By Krystal Moralee
Estate planning is one of those things many people know they should do—but it often stays on the to-do list for years. So when the Community Foundation held an Estate Planning Myth Buster Workshop, attendees were reminded just how important it is to have a plan in place for the future. Because planning for the inevitable can bring peace of mind, whether someone has modest savings or significant assets.

Local attorney and Community Foundation Board Trustee Janal Mossett served as a panelist at the workshop, sharing guidance to help attendees understand the steps they can take to protect their assets from Uncle Sam, because no one likes to pay unnecessary taxes, and ensure their wishes are documented properly.
“Estate planning is something that sits on people’s ‘to-do list’ far longer than it should, which is understandable because it requires thinking about difficult situations and making decisions that are not always easy,” said Mossett. “But having a clear, written plan in place is one of the most meaningful steps you can take for the people you care about.”
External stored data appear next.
$ cat src/bfce_ctrl.sv
// Sequencer for write, read, walk and link items.
`timescale 1ns / 1ps
module bfce_ctrl import bfce_pkg::*; (
  input  logic     clk,
  input  logic     rst_n,
  input  logic     in_valid,
  input  op_t      in_op,
  input  logic     in_last,
  output logic     in_ready,
  input  dp_stat_t stat,
  output dp_cmd_t  cmd
);

  typedef enum logic [2:0] {
    S_IDLE, S_READ, S_LINK, S_CHECK, S_NEXT, S_FINISH
  } state_t;

  state_t state_r, state_nxt;

  always_ff @(posedge clk) begin
    if (!rst_n) begin
      state_r <= S_IDLE;
    end else begin
      state_r <= state_nxt;
    end
  end

  assign in_ready = (state_r == S_IDLE);

  always_comb begin
    state_nxt     = state_r;
    cmd.load      = 1'b0;
    cmd.link_upd  = 1'b0;
    cmd.step      = 1'b0;
    cmd.next_step = 1'b0;
    cmd.wr        = WR_NONE;
    cmd.rd        = RD_NONE;
    cmd.emit      = EM_NONE;
    case (state_r)
      S_IDLE: begin
        if (in_valid) begin
          cmd.load = 1'b1;
          case (in_op)
            OP_WRITE: cmd.wr = WR_IN;
            OP_READ: begin
              cmd.rd    = RD_IN;
              state_nxt = S_READ;
            end
            OP_WALK: state_nxt = S_CHECK;
            OP_LINK: begin
              cmd.link_upd = 1'b1;
              if (stat.link_pending) begin
                cmd.wr = WR_PREV;
                // second write (terminal flag) needs the port next cycle
                if (in_last) begin
                  state_nxt = S_LINK;
                end
              end else if (in_last) begin
                cmd.wr = WR_IN;
              end
            end
            default: state_nxt = S_IDLE;
          endcase
        end
      end
      S_LINK: begin
        cmd.wr    = WR_ITEM;
        state_nxt = S_IDLE;
      end
      S_READ: begin
        if (stat.out_free) begin
          cmd.emit  = EM_READ;
          state_nxt = S_IDLE;
        end
      end
      S_CHECK: begin
        if (!stat.member) begin
          state_nxt = S_FINISH;
        end else if (stat.out_free) begin
          cmd.rd    = RD_CUR;
          cmd.step  = 1'b1;
          cmd.emit  = EM_MEMBER;
          state_nxt = S_NEXT;
        end
      end
      S_NEXT: begin
        cmd.next_step = 1'b1;
        state_nxt     = stat.terminal ? S_FINISH : S_CHECK;
      end
      S_FINISH: begin
        if (stat.out_free) begin
          cmd.emit  = EM_FINAL;
          state_nxt = S_IDLE;
        end
      end
      default: state_nxt = S_IDLE;
    endcase
  end

endmodule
Without a plan in place, there’s a risk of lengthy legal proceedings required to sort out an estate, adding stress to a family that is already dealing with the loss of a loved one. A solid plan offers clarity and simplifies the process. It also helps ensure that a person’s hard-earned assets ultimately end up where they intended.
Common Reasons People Delay
“Many people delay estate planning because they feel overwhelmed, are not sure where to start, or believe they do not have enough assets to justify creating a plan,” said Mossett. “In reality, a good estate plan is about much more than distributing assets. It ensures your wishes are honored, minimizes stress for your loved ones, and keeps important decisions in the hands of the person making the estate plan instead of leaving it to the law.”
Planning isn’t a one-and-done event, either. A plan should evolve as life changes, and it isn’t only about what happens after you’re gone. It can, and should, include decisions about healthcare, finances, and guardianship while you are alive, should something unforeseen occur.
“Estate planning is something that sits on people’s ‘to-do list’ far longer than it should.”
— Janal Mossett, Attorney
A well-crafted estate plan avoids unnecessary costs and ensures your wishes are honored. Key steps include putting your plan in writing, avoiding “do-it-yourself” shortcuts that may not comply with state law, and openly communicating your intentions with heirs and beneficiaries. Experts also recommend reviewing your plan regularly, particularly after major life events like marriages, births, or new financial circumstances. By taking these precautions, you can prevent confusion, conflict, and unintended consequences for your loved ones.
Getting Started
Starting your estate plan doesn’t have to be complicated. Begin by taking inventory of your assets, debts, and responsibilities. Identify your team of advisors, which may include attorneys, financial planners, and tax professionals. Clarify your goals, whether that’s protecting loved ones, supporting causes you care about, or managing healthcare decisions.
Once you have your plan in place, make a habit of reviewing and updating it regularly to ensure it remains current and aligned with your evolving priorities. Much like changing the batteries in your smoke detector when the clocks change, looking over your estate plan during an annual task such as preparing your taxes is a great way to make sure your affairs are in order.
Estate Planning Essentials
- Put your plan in writing
- Work with qualified advisors
- Communicate with heirs
- Review your plan regularly
“There are many things we can’t control in life, but estate planning is one of the things we can put in place, no matter how many assets we have, to make sure our goals are fulfilled the way we want them to be,” said Community Foundation Vice President Jackie Hanton. “That’s why we wanted to provide an opportunity for our community to learn about the tools they need to make their own plans for the future.”
Turning Your Plan Into a Legacy
For many people, estate planning is also an opportunity to reflect on the causes and communities that shaped their lives. The Community Foundation can help you to make meaningful contributions which reflect your values and create a legacy that continues to make a difference long after you’re gone.
Some donors want to support a cause important to them, like the arts, education or environment. Other donors are unsure where to begin, and it’s helpful to have a conversation about the options.
For those unsure about what to support, the Community Foundation helps connect donors with nonprofits and causes that reflect their interests and values. Some donors choose to focus their giving locally, while others extend their generosity to state or national organizations. Either way, the Community Foundation can help guide the process and ensure each gift makes a meaningful impact.
Planned gifts can also be simpler than many people expect. Some donors choose to direct their gift to an existing fund at the Community Foundation, while others establish a new fund to support causes they care about most. These gifts don’t require immense wealth—many donors simply designate a percentage, like 5%, of a retirement account or life insurance policy. Every gift, large or small, contributes to the collective good and helps strengthen the community for generations to come.
For those beginning to think about their own legacy, the Community Foundation is here to help make the process clear and meaningful.